Archive for Amy Winehouse

Rehab…

Posted in Music with tags , on July 26, 2011 by telescoper

..is a place near Marrakesh, a fact I didn’t know until I stumbled across this long lost original recording by Noel Coward of the song later made famous by the late Amy Winehouse.

Round Midnight

Posted in Music with tags , , on July 25, 2011 by telescoper

During the afternoon’s play at the Test Match on Saturday I picked up on Twitter the sad news of the death, at the age of 27, of singer Amy Winehouse, an event which susbsequently stirred up the internet pondlife as much and as tastelessly as the actions of Anders Behring Breivik.  I don’t really follow pop music much these days, but Amy Winehouse caught my ear when she recorded a version of the Thelonious Monk jazz classic Round Midnight and I was impressed that she had taken on such challenging material, although the track itself is horribly overproduced.
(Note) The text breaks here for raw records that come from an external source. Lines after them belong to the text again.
This is an optimization exercise on Yosys and OpenROAD, whose aim is small area, not a production implementation.
Function was checked by simulation only, so behaviour that the tests miss may differ from the original.
Power and IR drop assume default switching activity.

### design.v
package pprd_pkg;
    localparam int SAMPLE_W   = 18;
    localparam int RATE_W     = 21;
    localparam int POS_W      = 32;
    localparam int HYST_W     = 18;
    localparam int SPM_W      = 16;
    localparam int CFG_IDX_W  = 2;
    localparam int CFG_DATA_W = 18;
    localparam int STEP_W     = $clog2(RATE_W);
    localparam logic [HYST_W-1:0] HYST_RESET = HYST_W'(300);
    localparam logic [SPM_W-1:0]  SPM_RESET  = SPM_W'(6000);
    localparam int QUICK_COUNT = 5;
    localparam int QUICK_SPANS = 3;
    localparam int QUICK_ENTRY = 1;
    typedef enum logic [CFG_IDX_W-1:0] {
        REG_HYSTERESIS = 2'd0,
        REG_SPM        = 2'd1
    } cfg_reg_t;
    typedef enum logic [1:0] {
        EV_NONE = 2'd0,
        EV_MAX  = 2'd1,
        EV_MIN  = 2'd2
    } event_t;
    typedef enum logic [2:0] {
        ST_IDLE,
        ST_RING_OLD,
        ST_RING_ONE,
        ST_DIV,
        ST_OUT
    } state_t;
    typedef struct packed {
        logic              start;
        logic [RATE_W-1:0] dividend;
        logic [POS_W-1:0]  divisor;
    } div_req_t;
    typedef struct packed {
        logic              done;
        logic [RATE_W-1:0] quotient;
    } div_rsp_t;
endpackage
module pprd_ring_mem #(
    parameter int DEPTH  = 10,
    parameter int ADDR_W = $clog2(DEPTH)
) (
    input  logic                         aclk,
    input  logic                         aresetn,
    input  logic [ADDR_W-1:0]            rd_addr,
    output logic [pprd_pkg::POS_W-1:0]   rd_data,
    input  logic                         wr_en,
    input  logic [ADDR_W-1:0]            wr_addr,
    input  logic [pprd_pkg::POS_W-1:0]   wr_data
);
    logic [pprd_pkg::POS_W-1:0] mem [DEPTH];
    logic [DEPTH-1:0]           valid_reg;
    logic [pprd_pkg::POS_W-1:0] rd_data_reg;
    always_ff @(posedge aclk) begin
        if (wr_en) begin
            mem[wr_addr] <= wr_data;
        end
    end
    always_ff @(posedge aclk) begin
        if (!aresetn) begin
            valid_reg <= '0;
        end else if (wr_en) begin
            valid_reg[wr_addr] <= 1'b1;
        end
    end
    always_ff @(posedge aclk) begin
        rd_data_reg <= valid_reg[rd_addr] ? mem[rd_addr] : '0;
    end
    assign rd_data = rd_data_reg;
endmodule
From an optimization exercise on the open Yosys and OpenROAD flow, aimed at small area, a short achievable clock period and few clock cycles; shortcuts taken in it are not production practice. Where RTL was checked, it was by simulation tests only, not by an equivalence proof against the original. The clock port is modelled as an ideal driver; clocking choices that lean on that would not hold on a real chip. Power is estimated from default activity; no workload was simulated.

==> inputs of branch amber <==
==> flow/design.v <==
`default_nettype none
package wgm_pkg;
    localparam int MAX_PATTERN = 64;
    localparam int LEN_W       = $clog2(MAX_PATTERN + 1);
    localparam logic [7:0] CH_STAR = 8'h2A;
    localparam logic [7:0] CH_ANY  = 8'h3F;
    typedef logic [LEN_W-1:0] len_t;
    typedef enum logic [1:0] {
        MODE_START   = 2'd0,
        MODE_PATTERN = 2'd1,
        MODE_TEXT    = 2'd2,
        MODE_END     = 2'd3
    } mode_t;
    typedef struct packed {
        mode_t      mode;
        logic [7:0] ch;
    } item_t;
    typedef struct packed {
        logic matched;
        logic error;
    } result_t;
endpackage
`default_nettype wire
`default_nettype none
module wgm_cell (
    input  wire        clk,
    input  wire        we,         
    input  wire  [7:0] ch,         
    input  wire        pat_col,    
    input  wire        text_en,    
    input  wire        prev_col,   
    input  wire        prev_step,  
    output logic       col,
    output logic       step
);
    logic [7:0] char_reg;
    logic       hit_reg;
    logic       is_star;
    assign is_star = (char_reg == wgm_pkg::CH_STAR);
    assign step    = prev_col & hit_reg;
    always_ff @(posedge clk)
    begin
        if (we)
        begin
            char_reg <= ch;
        end
    end
    always_ff @(posedge clk)
    begin
        hit_reg <= (char_reg == ch) || (char_reg == wgm_pkg::CH_ANY);
    end
    always_ff @(posedge clk)
    begin
        if (we)
        begin
            col <= pat_col;
        end
        else if (text_en)
        begin
            col <= is_star ? (prev_step | col) : step;
        end
    end
endmodule
`default_nettype wire
`default_nettype none
module wildcard_glob_matcher (
    input  wire               clk,
    input  wire               rst_n,
    input  wire               item_valid,
    output logic              item_ready,
    input  wire  [9:0]        item_in,
    output logic              result_valid,
    input  wire               result_ready,
    output logic [1:0]        result
);
    localparam int N  = wgm_pkg::MAX_PATTERN;
    localparam int NH = N / 8 + 1;
    wgm_pkg::item_t      item;
    assign item = wgm_pkg::item_t'(item_in);
    logic                ready_reg;
    logic                accept;
    assign item_ready = ready_reg;
    assign accept     = item_valid && ready_reg;
    logic                a_start;
    logic                a_pat;
    logic                a_text;
    logic                a_end;
    logic                a_star;
    logic [7:0]          a_ch;
    logic                a_we;
    logic [NH-1:0]       a_we_grp;
    always_ff @(posedge clk or negedge rst_n)
    begin
        if (!rst_n)
        begin
            a_start <= 1'b0;
            a_pat   <= 1'b0;
            a_text  <= 1'b0;
            a_end   <= 1'b0;
        end
        else
        begin
            a_start <= accept && (item.mode == wgm_pkg::MODE_START);
            a_pat   <= accept && (item.mode == wgm_pkg::MODE_PATTERN);
            a_text  <= accept && (item.mode == wgm_pkg::MODE_TEXT);
            a_end   <= accept && (item.mode == wgm_pkg::MODE_END);
        end
    end
    always_ff @(posedge clk)
    begin
        a_ch   <= item.ch;
        a_star <= (item.ch == wgm_pkg::CH_STAR);
    end
    logic [6:0]          pat_len_reg;
    logic [NH-1:0]       slot_hi;
    logic [7:0]          slot_lo;
    logic [NH-1:0]       slot_hi_reg;
    logic [7:0]          slot_lo_reg;
    logic                text_started_reg;
    logic                error_reg;
    logic                last_star_reg;
    logic                some_plain_reg;   
    logic                pat_blk_reg;
    logic                len63;
    assign slot_hi = {slot_hi_reg[NH-1:1], !slot_hi_reg[0]};
    assign slot_lo = {slot_lo_reg[7:1], !slot_lo_reg[0]};
    assign len63   = (pat_len_reg[5:0] == 6'd63);
    logic                pat_take;     
    logic [6:0]          pat_len_next;
    logic [NH-1:0]       slot_hi_next;
    logic [7:0]          slot_lo_next;
    logic                text_started_next;
    logic                error_next;
    logic                last_star_next;
    logic                some_plain_next;
    logic                pat_blk_next;
    assign pat_take = a_pat && !pat_blk_reg;
    always_comb
    begin
        pat_len_next      = pat_len_reg;
        slot_hi_next      = slot_hi;
        slot_lo_next      = slot_lo;
        text_started_next = text_started_reg;
        error_next        = error_reg;
        last_star_next    = last_star_reg;
        some_plain_next   = some_plain_reg;
        if (a_start)
        begin
            pat_len_next      = '0;
            slot_hi_next      = NH'(1);
            slot_lo_next      = 8'd1;
            text_started_next = 1'b0;
            error_next        = 1'b0;
            last_star_next    = 1'b0;
            some_plain_next   = 1'b0;
        end
        else
        begin
            if (pat_take)
            begin
                pat_len_next    = pat_len_reg + 1'b1;
                last_star_next  = a_star;
                some_plain_next = some_plain_reg || !a_star;
            end
            if (a_we)
            begin
                slot_lo_next = {slot_lo[6:0], slot_lo[7]};
                if (slot_lo[7])
                begin
                    slot_hi_next = {slot_hi[NH-2:0], 1'b0};
                end
            end
            if (a_pat && pat_blk_reg)
            begin
                error_next = 1'b1;
            end
            if (a_text)
            begin
                text_started_next = 1'b1;
            end
        end
        pat_blk_next = !a_start && (pat_blk_reg || a_text || (pat_take && len63));
    end
    always_ff @(posedge clk or negedge rst_n)
    begin
        if (!rst_n)
        begin
            pat_len_reg      <= '0;
            slot_hi_reg      <= '0;
            slot_lo_reg      <= '0;
            text_started_reg <= 1'b0;
            error_reg        <= 1'b0;
            last_star_reg    <= 1'b0;
            some_plain_reg   <= 1'b0;
            pat_blk_reg      <= 1'b0;
        end
        else
        begin
            pat_len_reg      <= pat_len_next;
            slot_hi_reg      <= {slot_hi_next[NH-1:1], !slot_hi_next[0]};
            slot_lo_reg      <= {slot_lo_next[7:1], !slot_lo_next[0]};
            text_started_reg <= text_started_next;
            error_reg        <= error_next;
            last_star_reg    <= last_star_next;
            some_plain_reg   <= some_plain_next;
            pat_blk_reg      <= pat_blk_next;
        end
    end
    logic                take_we;
    assign take_we = item_valid && ready_reg && (item.mode == wgm_pkg::MODE_PATTERN)
                     && !pat_blk_next
                     && !((item.ch == wgm_pkg::CH_STAR) && last_star_next);
    always_ff @(posedge clk or negedge rst_n)
    begin
        if (!rst_n)
        begin
            a_we     <= 1'b0;
            a_we_grp <= '0;
        end
        else
        begin
            a_we     <= take_we;
            a_we_grp <= take_we ? slot_hi_next : '0;
        end
    end
    logic                c_text;
    logic                c_end;
    logic                c_text_seen;
    always_ff @(posedge clk or negedge rst_n)
    begin
        if (!rst_n)
        begin
            c_text      <= 1'b0;
            c_end       <= 1'b0;
            c_text_seen <= 1'b0;
        end
        else
        begin
            c_text      <= a_text;
            c_end       <= a_end;
            c_text_seen <= text_started_reg;
        end
    end
    logic [N:0]          col;
    logic [N:0]          step;
    logic [N-1:0]        we;
    assign col[0]  = !c_text_seen;
    assign step[0] = 1'b0;
    for (genvar i = 0; i < N; i++)
    begin : g_cell
        assign we[i] = a_we_grp[i / 8] && slot_lo[i % 8];
        wgm_cell u_cell (
            .clk       (clk),
            .we        (we[i]),
            .ch        (a_ch),
            .pat_col   (!some_plain_reg && a_star),
            .text_en   (c_text),
            .prev_col  (col[i]),
            .prev_step (step[i]),
            .col       (col[i+1]),
            .step      (step[i+1])
        );
    end
    logic [NH-1:0]       grp_hit;
    logic [NH-1:0]       d_grp_reg;
    logic                d_err_reg;
    logic                d_end;
    for (genvar h = 0; h < NH; h++)
    begin : g_grp
        logic [7:0] part;
        for (genvar l = 0; l < 8; l++)
        begin : g_lo
            if (8 * h + l <= N)
            begin : g_on
                assign part[l] = col[8 * h + l] && slot_lo[l];
            end
            else
            begin : g_off
                assign part[l] = 1'b0;
            end
        end
        assign grp_hit[h] = slot_hi[h] && (|part);
    end
    always_ff @(posedge clk)
    begin
        d_grp_reg <= grp_hit;
        d_err_reg <= error_reg;
    end
    always_ff @(posedge clk or negedge rst_n)
    begin
        if (!rst_n)
        begin
            d_end <= 1'b0;
        end
        else
        begin
            d_end <= c_end;
        end
    end
    logic                out_v;
    logic                skid_v;
    logic                wr_ptr;
    logic                rd_ptr;
    logic [1:0]          mem_r [2];
    logic [1:0]          mem_next [2];
    logic [1:0]          out_r;
    logic [1:0]          new_r;
    logic                push;
    logic                pop;
    logic                rd_ptr_next;
    logic                out_v_next;
    logic                skid_v_next;
    assign new_r       = {|d_grp_reg, d_err_reg};
    assign push        = d_end;
    assign pop         = out_v && result_ready;
    assign rd_ptr_next = rd_ptr ^ pop;
    logic                in_end;
    logic                at_most_one;
    assign in_end      = accept && (item.mode == wgm_pkg::MODE_END);
    assign at_most_one = !((out_v_next && (c_end || a_end || in_end))
                           || (c_end && (a_end || in_end)) || (a_end && in_end));
    always_comb
    begin
        mem_next[0] = mem_r[0];
        mem_next[1] = mem_r[1];
        if (push)
        begin
            mem_next[wr_ptr] = new_r;
        end
        out_v_next  = out_v;
        skid_v_next = skid_v;
        if (push && !pop)
        begin
            out_v_next  = 1'b1;
            skid_v_next = out_v;
        end
        else if (pop && !push)
        begin
            out_v_next  = skid_v;
            skid_v_next = 1'b0;
        end
    end
    always_ff @(posedge clk or negedge rst_n)
    begin
        if (!rst_n)
        begin
            out_v  <= 1'b0;
            skid_v <= 1'b0;
            wr_ptr <= 1'b0;
            rd_ptr <= 1'b0;
        end
        else
        begin
            out_v  <= out_v_next;
            skid_v <= skid_v_next;
            wr_ptr <= wr_ptr ^ push;
            rd_ptr <= rd_ptr_next;
        end
    end
    always_ff @(posedge clk)
    begin
        mem_r[0]  <= mem_next[0];
        mem_r[1]  <= mem_next[1];
        out_r     <= (push && (rd_ptr_next == wr_ptr)) ? new_r : mem_r[rd_ptr_next];
        ready_reg <= !skid_v_next && at_most_one;
    end
    assign result_valid = out_v;
    assign result       = out_r;
endmodule
`default_nettype wire
Context: an optimization exercise on an open-source flow, tuned for small area, a short achievable clock period and few clock cycles. The choices shown serve that exercise and are no tape-out recipe. RTL that was checked went through simulation tests only; none was proved equivalent to the original. Power figures rest on the tool's default switching activity, not on a simulated workload.

Setup of the previous run:
==> flow/design.v <==
`timescale 1ns/1ps
`default_nettype none
module lc4_add16 (
  input  wire [15:0] i_a,
  input  wire [15:0] i_b,
  input  wire        i_cin,
  output wire [15:0] o_sum
);
  wire [15:0] p = i_a ^ i_b;
  wire [15:0] g0 = i_a & i_b;
  wire [15:0] gl [0:4];
  wire [15:0] pl [0:4];
  assign gl[0] = {g0[15:1], g0[0] | (p[0] & i_cin)};
  assign pl[0] = p;
  genvar k, i;
  generate
    for (k = 0; k < 4; k = k + 1) begin : lvl
      for (i = 0; i < 16; i = i + 1) begin : bit_
        if (i >= (1 << k)) begin : comb
          assign gl[k+1][i] = gl[k][i] | (pl[k][i] & gl[k][i-(1<<k)]);
          assign pl[k+1][i] = pl[k][i] & pl[k][i-(1<<k)];
        end else begin : pass
          assign gl[k+1][i] = gl[k][i];
          assign pl[k+1][i] = pl[k][i];
        end
      end
    end
  endgenerate
  assign o_sum = p ^ {gl[4][14:0], i_cin};
endmodule
`default_nettype wire
`timescale 1ns/1ps
`default_nettype none
module lc4_core (
  input  wire        gwe,
  input  wire        i_rst_n,
  input  wire [15:0] i_imem_data,
  output wire [15:0] o_imem_addr,
  output wire        o_retire_valid,
  output wire [15:0] o_retire_pc,
  output wire [15:0] o_retire_insn,
  output wire        o_retire_regfile_we,
  output wire [2:0]  o_retire_wsel,
  output wire [15:0] o_retire_result,
  output wire        o_retire_nzp_we,
  output wire [2:0]  o_retire_nzp
);
  localparam [15:0] rst_pc = 16'h8200;
  reg  [15:0] regs [0:7];
  reg  [15:0] seq_q;
  reg  [15:0] tgt_q;
  reg         taken_q;
  reg         x_valid;
  reg  [15:0] x_insn;
  reg  [15:0] x_a;        
  reg  [15:0] x_b;        
  reg         x_sub;
  reg         r_valid;
  reg  [15:0] r_pc;
  reg  [15:0] r_insn;
  reg  [15:0] r_result;
  reg  [2:0]  nzp_q;      
  function automatic writes_f(input [15:0] w);
    writes_f = w[15:12] == 4'b1001 || w[15:12] == 4'b0101 ||
               (w[15:12] == 4'b0001 && (w[5] || !w[3]));
  endfunction
  function automatic [2:0] nzp_f(input [15:0] v);
    nzp_f = v[15] ? 3'b100 : (v == 16'd0) ? 3'b010 : 3'b001;
  endfunction
  wire       r_writes = r_valid && writes_f(r_insn);
  wire [2:0] r_nzp    = nzp_f(r_result);
  wire [2:0] nzp_r    = r_writes ? r_nzp : nzp_q;   
  wire        x_writes = writes_f(x_insn);
  wire        x_logic  = x_insn[15:12] == 4'b0101;
  wire        x_const  = x_insn[15:12] == 4'b1001;
  wire [1:0]  x_lop    = x_insn[5] ? 2'b00 : x_insn[4:3];   
  wire [2:0]  x_cnzp   = nzp_f(x_b);                        
  wire [15:0] a = x_a;
  wire [15:0] b = x_b;
  wire [15:0] sum;
  lc4_add16 u_add (.i_a(a), .i_b(b), .i_cin(x_sub), .o_sum(sum));
  reg  [15:0] logic_v;
  reg         z_logic;
  reg         n_logic;
  always @(*) begin
    case (x_lop)
      2'b00:   begin logic_v = a & b; z_logic = ~|(a & b);   n_logic = a[15] & b[15]; end
      2'b01:   begin logic_v = ~a;    z_logic = &a;          n_logic = ~a[15];        end
      2'b10:   begin logic_v = a | b; z_logic = ~|(a | b);   n_logic = a[15] | b[15]; end
      default: begin logic_v = a ^ b; z_logic = a == b;      n_logic = a[15] ^ b[15]; end
    endcase
  end
  wire [15:0] result = x_const ? x_b : x_logic ? logic_v : sum;
  wire [15:0] p     = a ^ b;
  wire [15:0] o     = a | b;
  wire        z_add = &(p ~^ {o[14:0], x_sub});
  wire [15:0] fa   = taken_q ? tgt_q : seq_q;
  wire [15:0] insn = i_imem_data;
  wire [3:0]  op   = insn[15:12];
  wire [2:0]  m    = insn[11:9];    
  wire [15:0] imm5 = {{11{insn[4]}}, insn[4:0]};
  wire [15:0] imm9 = {{7{insn[8]}}, insn[8:0]};
  wire [2:0]  r_rd = r_insn[11:9];
  wire [2:0]  x_rd = x_insn[11:9];
  wire        x_wr = x_valid && x_writes;
  wire [15:0] rs_v = regs[insn[8:6]];
  wire [15:0] rt_v = regs[insn[2:0]];
  wire        f_sub   = op == 4'b0001 && !insn[5] && insn[4:3] == 2'b10;
  wire        f_const = op == 4'b1001;
  wire        byp_a   = x_wr && x_rd == insn[8:6];
  wire        byp_b   = x_wr && x_rd == insn[2:0] && !insn[5] && !f_const;
  wire [15:0] a_next  = byp_a ? result : rs_v;
  wire [15:0] b_next  = byp_b ? result : f_const ? imm9 : insn[5] ? imm5 : rt_v;
  wire hit_add   = sum[15] ? m[2] : z_add ? m[1] : m[0];
  wire hit_logic = n_logic ? m[2] : z_logic ? m[1] : m[0];
  wire hit_const = |(m & x_cnzp);
  wire hit_r     = |(m & nzp_r);
  wire hit_x     = x_const ? hit_const : x_logic ? hit_logic : hit_add;
  wire f_taken   = op == 4'b0000 && (x_wr ? hit_x : hit_r);
  wire [9:0]  tgt_lo = {1'b0, fa[8:0]} + {1'b0, imm9[8:0]} + 10'd1;
  wire [6:0]  hi_up, hi_dn;
  wire [15:0] fa_inc, seq_dec, hi_up16, hi_dn16;
  lc4_add16 u_inc (.i_a(fa),    .i_b(16'd0),    .i_cin(1'b1), .o_sum(fa_inc));
  lc4_add16 u_dec (.i_a(seq_q), .i_b(16'hffff), .i_cin(1'b0), .o_sum(seq_dec));
  lc4_add16 u_up  (.i_a({9'd0, fa[15:9]}), .i_b(16'd0),    .i_cin(1'b1), .o_sum(hi_up16));
  lc4_add16 u_dn  (.i_a({9'd0, fa[15:9]}), .i_b(16'hffff), .i_cin(1'b0), .o_sum(hi_dn16));
  assign hi_up = hi_up16[6:0];
  assign hi_dn = hi_dn16[6:0];
  wire [6:0]  tgt_hi = (tgt_lo[9] == insn[8]) ? fa[15:9] : tgt_lo[9] ? hi_up : hi_dn;
  assign o_imem_addr = fa;
  wire [15:0] wd = i_rst_n ? result : 16'd0;   
  integer i;
  always @(posedge gwe) begin
    for (i = 0; i < 8; i = i + 1)
      if (!i_rst_n || (x_wr && x_rd == i)) regs[i] <= wd;
  end
  always @(posedge gwe) begin
    if (!i_rst_n) begin
      seq_q   <= rst_pc;
      taken_q <= 1'b0;
      x_valid <= 1'b0;
      r_valid <= 1'b0;
      nzp_q   <= 3'b000;
    end else begin
      seq_q   <= fa_inc;
      taken_q <= f_taken;
      x_valid <= 1'b1;
      r_valid <= x_valid;
      nzp_q   <= nzp_r;
    end
  end
  always @(posedge gwe) begin
    tgt_q    <= {tgt_hi, tgt_lo[8:0]};
    x_insn   <= insn;
    x_a      <= a_next;
    x_b      <= b_next ^ {16{f_sub}};
    x_sub    <= f_sub;
    r_pc     <= seq_dec;   
    r_insn   <= x_insn;
    r_result <= result;
  end
  assign o_retire_valid      = r_valid;
  assign o_retire_pc         = r_pc;
  assign o_retire_insn       = r_insn;
  assign o_retire_regfile_we = writes_f(r_insn);
  assign o_retire_wsel       = r_insn[11:9];
  assign o_retire_result     = r_result;
  assign o_retire_nzp_we     = writes_f(r_insn);
  assign o_retire_nzp        = r_nzp;
endmodule
`default_nettype wire
==> flow/config.mk <==
export PLATFORM = sky130hd
export DESIGN_NAME = lc4_core
export DESIGN_NICKNAME = lc4_core
export VERILOG_FILES = /design/flow/design.v
export SDC_FILE = /design/flow/constraint.sdc
export NUM_CORES = 4
export LEC_CHECK = 0
export CAP_MARGIN = 20
export CORE_MARGIN = 2
export CORE_UTILIZATION = 55
export CTS_BUF_LIST = sky130_fd_sc_hd__clkbuf_8 sky130_fd_sc_hd__clkbuf_16
export CTS_CLUSTER_DIAMETER = 80
export CTS_CLUSTER_SIZE = 24
export SETUP_SLACK_MARGIN = 2.0
export SLEW_MARGIN = 20
export TNS_END_PERCENT = 5
==> flow/constraint.sdc <==
create_clock -name core_clock -period 4.6 [get_ports {gwe}]
set_input_delay 0.9200 -clock core_clock [delete_from_list [all_inputs] [get_ports {gwe}]]
set_output_delay 0.9200 -clock core_clock [all_outputs]
set_load 0.01 [all_outputs]
standard.sh (not shown) runs the stock make flow with config.mk's settings and CLKGATE_MAP_FILE= SYNTH_SCRIPT=/design/flow/synth_recipe.tcl, a recipe that flattens the netlist after the stock synthesis.
==> flow/flow/run.sh <==
#!/bin/bash
# The standard layout, with buf_2 as the cell that buffers each input and output
# port (the default picks a delay cell). Everything else is the standard.sh.
set -euo pipefail
export BUFFER_PORTS_ARGS="-buffer_cell sky130_fd_sc_hd__buf_2"
bash standard.sh > standard.log 2>&1
> inputs changed (the previous run -> the current run)
-- flow/design.v --
<<< the previous run, line 104
  wire [2:0]  x_rd = x_insn[11:9];
  wire        x_wr = x_valid && x_writes;
  wire [15:0] rs_v = regs[insn[8:6]];
  wire [15:0] rt_v = regs[insn[2:0]];
  wire        f_sub   = op == 4'b0001 && !insn[5] && insn[4:3] == 2'b10;
  wire        f_const = op == 4'b1001;
>>> the current run, line 104
  wire [2:0]  x_rd = x_insn[11:9];
  wire        x_wr = x_valid && x_writes;
  wire [15:0] rs_v = (r_writes && r_rd == insn[8:6]) ? r_result : regs[insn[8:6]];
  wire [15:0] rt_v = (r_writes && r_rd == insn[2:0]) ? r_result : regs[insn[2:0]];
  wire        f_sub   = op == 4'b0001 && !insn[5] && insn[4:3] == 2'b10;
  wire        f_const = op == 4'b1001;
<<< the previous run, line 129
  wire [6:0]  tgt_hi = (tgt_lo[9] == insn[8]) ? fa[15:9] : tgt_lo[9] ? hi_up : hi_dn;
  assign o_imem_addr = fa;
  wire [15:0] wd = i_rst_n ? result : 16'd0;   
  integer i;
  always @(posedge gwe) begin
    for (i = 0; i < 8; i = i + 1)
      if (!i_rst_n || (x_wr && x_rd == i)) regs[i] <= wd;
  end
  always @(posedge gwe) begin
>>> the current run, line 129
  wire [6:0]  tgt_hi = (tgt_lo[9] == insn[8]) ? fa[15:9] : tgt_lo[9] ? hi_up : hi_dn;
  assign o_imem_addr = fa;
  wire [15:0] wd = i_rst_n ? r_result : 16'd0;   
  integer i;
  always @(posedge gwe) begin
    for (i = 0; i < 8; i = i + 1)
      if (!i_rst_n || (r_writes && r_rd == i)) regs[i] <= wd;
  end
  always @(posedge gwe) begin
[summary]
Non-clock buffer instance count of the final layout, the previous run and the current run: smaller value in the current run. Between the previous run and the current run, the flow reports post-synthesis instance total increasing by a few percent. Against the previous run, wire length reported by the detailed router in the current run rose slightly. Row routability congestion estimate: the current run lower / the previous run higher. Compared with the previous run, the current run shows sequential power higher by about 1%.
Testbench counts of the current run, summed over its fixed seeds: cycles 24,008.
The RTL of the previous run was laid out without a check of its function.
For what it’s worth I think that Amy Winehouse was an exceptionally talented singer, in an age that celebrates mediocrity rather than talent, although she sadly never came to terms with her addictions to drugs and alcohol. I feel sadness at her passing, not least because her potential remained largely unfulfilled. For those who cling to the belief that taking drugs somehow accompanies or even enhances musical ability, I can only offer this quote from another supremely gifted but tragically dissolute singer, Billie Holiday:

Dope never helped anybody sing better or play music better or do anything better. All dope can do for you is kill you – and kill you the long, slow, hard, way.

Billie was 44 when she died, so she lasted longer than Amy, but they trod a similar path. Both made great music despite, and in no way because of, being drug addicts.

As well as sadness, though, I also feel disgust, as much for the vultures picking over Amy Winehouse’s remains after her death as for the parasites that profited from her addiction during her life.  No addict can be cured of his or her addiction by another person – one has to take control of oneself in order to do that – but that does not make it right to simply mock a junkie as the newspapers did relentlessly with Amy Winehouse, willing the car crash to happen. Well, it worked. She’s dead now. I hope they’re proud.

Amy Winehouse’s life and death represent a kind of Shakespearean tragedy, in that her character contained the seeds of its own destruction and that her life seems largely to have been acted out for the “enjoyment” of others. I hope  her death serves as a warning to those youngsters who have been tempted to emulate her.  There are enough dangers in the world without being a danger to yourself.

Rest in Peace, Amy Winehouse (1983-2011).